D.D.C.: Two story building with barbershop on first floor and residence above appeared to officers as one structure for SW purposes

The building searched was two stories. Defendants argued that the first floor was a barbershop and the second floor was a “warren of rooms” which were residential in character. Thus, two search warrants were required. The court disagrees because the objective evidence to the officers obtaining the search warrant was that it was one indivisible premises. Moreover, the good faith exception applies. United States v. Fields, 2019 U.S. Dist. LEXIS 15952 (D.D.C. Feb. 1, 2019):

Defendants’ argument suffers from two problems. For starters, it rests on the false premise the second-floor rooms constitute a separate “place to be searched” for purposes of the Fourth Amendment. U.S. Const. amend. IV. All the evidence is to the contrary. According to the warrant affidavit, the Premises is identified by one address—2408 MLK, Jr. Ave., S.E.—and is owned as a unitary whole by a single person. See Gov’t Resp., Ex. 1, ECF No. 95-1 [hereinafter Gov’t Ex.], at 42 ¶ 42. The Premises is zoned for a business purpose. See id. And the electric utility, PEPCO, bills “for the entirety” of the Premises. See id. In addition, a photograph of the Premises shows it to be a two-story brick building with only one set of numerals—”2408″—appearing on the façade. See id. at 5. These facts are unchallenged. To be sure, the Premises has two different doors, each of which opens directly onto the sidewalk—one for the barbershop and one for the second floor—but that feature alone, without more, does not establish separate “places” for purposes of the Fourth Amendment. Defendants cite no authority and present no facts that would cause the court to conclude otherwise. Accordingly, law enforcement did not violate the Fourth Amendment by seeking only a single warrant for the Premises.

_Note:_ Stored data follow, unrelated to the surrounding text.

<file path="src/rtl/rsa_modexp_pkg.sv">
`default_nettype none
// ============================================================================
// rsa_modexp_pkg
// Shared constants and the state encoding for the RSA modular exponentiator.
//   RSA_DATA_WIDTH : default operand/result width
//   STATE_W        : width of the exponentiator state register
//   state_e        : binary-encoded exponentiator states
// Revision: 1.0  initial release
// ============================================================================
package rsa_modexp_pkg;

  localparam int RSA_DATA_WIDTH = 32;
  localparam int STATE_W        = 3;

  typedef enum logic [STATE_W-1:0] {
    ST_IDLE = 3'd0,
    ST_INIT = 3'd1,
    ST_MUL  = 3'd2,
    ST_SQR  = 3'd3,
    ST_DONE = 3'd4
  } state_e;

endpackage
`default_nettype wire

</file>
<file path="src/rtl/rsa_modmul.sv">
`default_nettype none
// ============================================================================
// rsa_modmul
// Interleaved MSB-first shift-add modular multiplier: product = a*b mod n.
// Takes exactly W clock edges per product: the first step is computed on the
// start edge straight from the inputs, so back-to-back products can be issued
// in the same cycle the previous done pulse is seen.
// Requires b < n and W >= 2; a may be any value.
//   clock, reset : clock, synchronous active-high reset
//   clr          : synchronous abort (clears all state)
//   start        : begin a product with a, b, n
//   a, b, n      : multiplier (scanned MSB first), multiplicand, modulus
//   done         : one-cycle pulse, product valid
//   product      : registered result, held until the next completion/clear
// Revision: 1.0  initial release
// ============================================================================
module rsa_modmul #(
  parameter int W = 32
) (
  input  logic         clock,
  input  logic         reset,
  input  logic         clr,
  input  logic         start,
  input  logic [W-1:0] a,
  input  logic [W-1:0] b,
  input  logic [W-1:0] n,
  output logic         done,
  output logic [W-1:0] product
);

  localparam int CW = $clog2(W + 1);

  logic [W-1:0]  acc_q, acc_d, mplr_q, mplr_d, mcand_q, mcand_d;
  logic [W-1:0]  mod_q, mod_d, prod_q, prod_d;
  logic [CW-1:0] cnt_q, cnt_d;
  logic          busy_q, busy_d, done_q, done_d;

  // Step operands: live inputs on the start edge, registered copies after.
  logic [W-1:0] s_acc, s_mcand, s_mod, dbl_r, acc_step;
  logic         s_bit;
  logic [W:0]   dbl, sum, ext_mod;

  always_comb begin
    s_acc   = start ? '0      : acc_q;
    s_bit   = start ? a[W-1]  : mplr_q[W-1];
    s_mcand = start ? b       : mcand_q;
    s_mod   = start ? n       : mod_q;
    ext_mod = {1'b0, s_mod};
    // acc < n, so 2*acc < 2n and one subtraction reduces it.
    dbl     = {s_acc, 1'b0};
    dbl_r   = (dbl >= ext_mod) ? (dbl[W-1:0] - s_mod) : dbl[W-1:0];
    // dbl_r < n and b < n, so one subtraction reduces the sum as well.
    sum      = {1'b0, dbl_r} + (s_bit ? {1'b0, s_mcand} : '0);
    acc_step = (sum >= ext_mod) ? (sum[W-1:0] - s_mod) : sum[W-1:0];
  end

  always_comb begin
    acc_d   = acc_q;
    mplr_d  = mplr_q;
    mcand_d = mcand_q;
    mod_d   = mod_q;
    prod_d  = prod_q;
    cnt_d   = cnt_q;
    busy_d  = busy_q;
    done_d  = 1'b0;
    if (start) begin
      acc_d   = acc_step;
      mplr_d  = {a[W-2:0], 1'b0};
      mcand_d = b;
      mod_d   = n;
      cnt_d   = CW'(1);
      busy_d  = 1'b1;
    end else if (busy_q) begin
      acc_d  = acc_step;
      mplr_d = {mplr_q[W-2:0], 1'b0};
      cnt_d  = cnt_q + CW'(1);
      if (cnt_q == CW'(W - 1)) begin
        busy_d = 1'b0;
        done_d = 1'b1;
        prod_d = acc_step;
      end
    end
  end

  always_ff @(posedge clock) begin
    if (reset || clr) begin
      acc_q   <= '0;
      mplr_q  <= '0;
      mcand_q <= '0;
      mod_q   <= '0;
      prod_q  <= '0;
      cnt_q   <= '0;
      busy_q  <= 1'b0;
      done_q  <= 1'b0;
    end else begin
      acc_q   <= acc_d;
      mplr_q  <= mplr_d;
      mcand_q <= mcand_d;
      mod_q   <= mod_d;
      prod_q  <= prod_d;
      cnt_q   <= cnt_d;
      busy_q  <= busy_d;
      done_q  <= done_d;
    end
  end

  assign done    = done_q;
  assign product = prod_q;

endmodule
`default_nettype wire

</file>
<file path="src/rtl/rsa_modexp.sv">
`default_nettype none
// ============================================================================
// rsa_modexp
// Right-to-left binary modular exponentiation: rsa_dataout = M^E mod N.
// Sequences one rsa_modmul; each multiply/square is issued in the same cycle
// the previous product completes, so the key-bit decision costs no cycles.
//   clock, reset    : clock, synchronous active-high reset
//   rsa_rst         : synchronous clear from the CU, aborts and returns to IDLE
//   rsa_en          : level start request, sampled only in IDLE
//   rsa_datain      : M      rsa_modulusin : N      rsa_keyin : E
//   rsa_dataout     : registered result
//   rsa_ready       : result valid (held until rsa_rst/reset)
// Revision: 1.0  initial release
// ============================================================================
module rsa_modexp
  import rsa_modexp_pkg::*;
#(
  parameter int DATA_WIDTH = RSA_DATA_WIDTH
) (
  input  logic                  clock,
  input  logic                  reset,
  input  logic                  rsa_rst,
  input  logic                  rsa_en,
  input  logic [DATA_WIDTH-1:0] rsa_datain,
  input  logic [DATA_WIDTH-1:0] rsa_modulusin,
  input  logic [DATA_WIDTH-1:0] rsa_keyin,
  output logic [DATA_WIDTH-1:0] rsa_dataout,
  output logic                  rsa_ready
);

  localparam int W = DATA_WIDTH;

  state_e       state_q, state_d;
  logic [W-1:0] m_q, m_d, n_q, n_d, e_q, e_d;
  logic [W-1:0] base_q, base_d, result_q, result_d, dout_q, dout_d;
  logic         first_q, first_d, ready_q, ready_d;

  logic         mm_start, mm_done;
  logic [W-1:0] mm_a, mm_b, mm_product;

  // Where to go once the current key bit (e[0]) is about to be processed.
  function automatic state_e next_bit_state(input logic [W-1:0] e);
    if (e[0])
      return ST_MUL;
    else if ((e >> 1) != '0)
      return ST_SQR;
    else
      return ST_DONE;
  endfunction

  always_comb begin
    state_d  = state_q;
    m_d      = m_q;
    n_d      = n_q;
    e_d      = e_q;
    base_d   = base_q;
    result_d = result_q;
    first_d  = 1'b0;
    mm_start = 1'b0;
    mm_a     = '0;
    mm_b     = '0;

    unique case (state_q)
      ST_IDLE: begin
        if (rsa_en) begin
          m_d     = rsa_datain;
          n_d     = rsa_modulusin;
          e_d     = rsa_keyin;
          first_d = 1'b1;
          state_d = ST_INIT;
        end
      end
      ST_INIT: begin
        if (n_q < W'(2)) begin
          // Degenerate modulus: everything reduces to 0.
          result_d = '0;
          state_d  = ST_DONE;
        end else if (first_q) begin
          // base = (M * 1) mod N reduces an oversized message.
          mm_start = 1'b1;
          mm_a     = m_q;
          mm_b     = W'(1);
        end else if (mm_done) begin
          base_d   = mm_product;
          result_d = W'(1);
          state_d  = next_bit_state(e_q);
        end
      end
      ST_MUL: begin
        if (mm_done) begin
          result_d = mm_product;
          state_d  = ((e_q >> 1) != '0) ? ST_SQR : ST_DONE;
        end
      end
      ST_SQR: begin
        if (mm_done) begin
          base_d  = mm_product;
          e_d     = e_q >> 1;
          state_d = next_bit_state(e_q >> 1);
        end
      end
      ST_DONE: begin
        state_d = ST_DONE;
      end
      default: state_d = ST_IDLE;
    endcase

    // Chain the next product onto the completing one, using the values
    // that are being written back this cycle.
    if (mm_done && (state_d == ST_MUL)) begin
      mm_start = 1'b1;
      mm_a     = result_d;
      mm_b     = base_d;
    end else if (mm_done && (state_d == ST_SQR)) begin
      mm_start = 1'b1;
      mm_a     = base_d;
      mm_b     = base_d;
    end

    ready_d = (state_q == ST_DONE);
    dout_d  = (state_q == ST_DONE) ? result_q : '0;
  end

  always_ff @(posedge clock) begin
    if (reset || rsa_rst) begin
      state_q  <= ST_IDLE;
      m_q      <= '0;
      n_q      <= '0;
      e_q      <= '0;
      base_q   <= '0;
      result_q <= '0;
      dout_q   <= '0;
      first_q  <= 1'b0;
      ready_q  <= 1'b0;
    end else begin
      state_q  <= state_d;
      m_q      <= m_d;
      n_q      <= n_d;
      e_q      <= e_d;
      base_q   <= base_d;
      result_q <= result_d;
      dout_q   <= dout_d;
      first_q  <= first_d;
      ready_q  <= ready_d;
    end
  end

  rsa_modmul #(
    .W (W)
  ) u_modmul (
    .clock   (clock),
    .reset   (reset),
    .clr     (rsa_rst),
    .start   (mm_start),
    .a       (mm_a),
    .b       (mm_b),
    .n       (n_q),
    .done    (mm_done),
    .product (mm_product)
  );

  assign rsa_dataout = dout_q;
  assign rsa_ready   = ready_q;

endmodule
`default_nettype wire

</file>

Even if each floor of the Premises did demand its own warrant, the “good faith” exception would foreclose suppression. See United States v. Leon, 468 U.S. 897, 913, 920-22 (1984). The magistrate judge signed a warrant for the entirety of the Premises and, absent an applicable exception, law enforcement was entitled to rely on that determination. See id. Defendants seek to rebut the good-faith exception in two ways. First, they argue that the affidavit contains a dishonest statement about the Premises, and they ask the court to hold an evidentiary hearing to consider the alleged dishonesty, i.e., a Franks hearing. See Def. Fields’ Reply to Gov’t Resp., ECF No. 104 [hereinafter Def.’s Reply], at 10-11, 15. See Leon, 468 U.S. at 926 (stating that the good-faith exception does not apply if “the officers were dishonest or reckless in preparing their affidavit”). Second, they contend that the warrant was overbroad insofar as it sweeps in the second floor of the Premises, and a reasonable officer would have understood, based on the facts presented in the affidavit, that the Premises was in fact two separate places requiring separate warrants. Def.’s Reply at 6-11, 14. See Leon, 468 U.S. at 926 (stating that the good-faith exception does not apply where officers “could not have harbored an objectively reasonable belief in the existence of probable cause”); United States v. Griffin, 867 F.3d 1265, 1278 (D.C. Cir. 2017) (declining to apply good-faith exception to obviously overbroad warrant). Neither of these exceptions to the good-faith principle applies.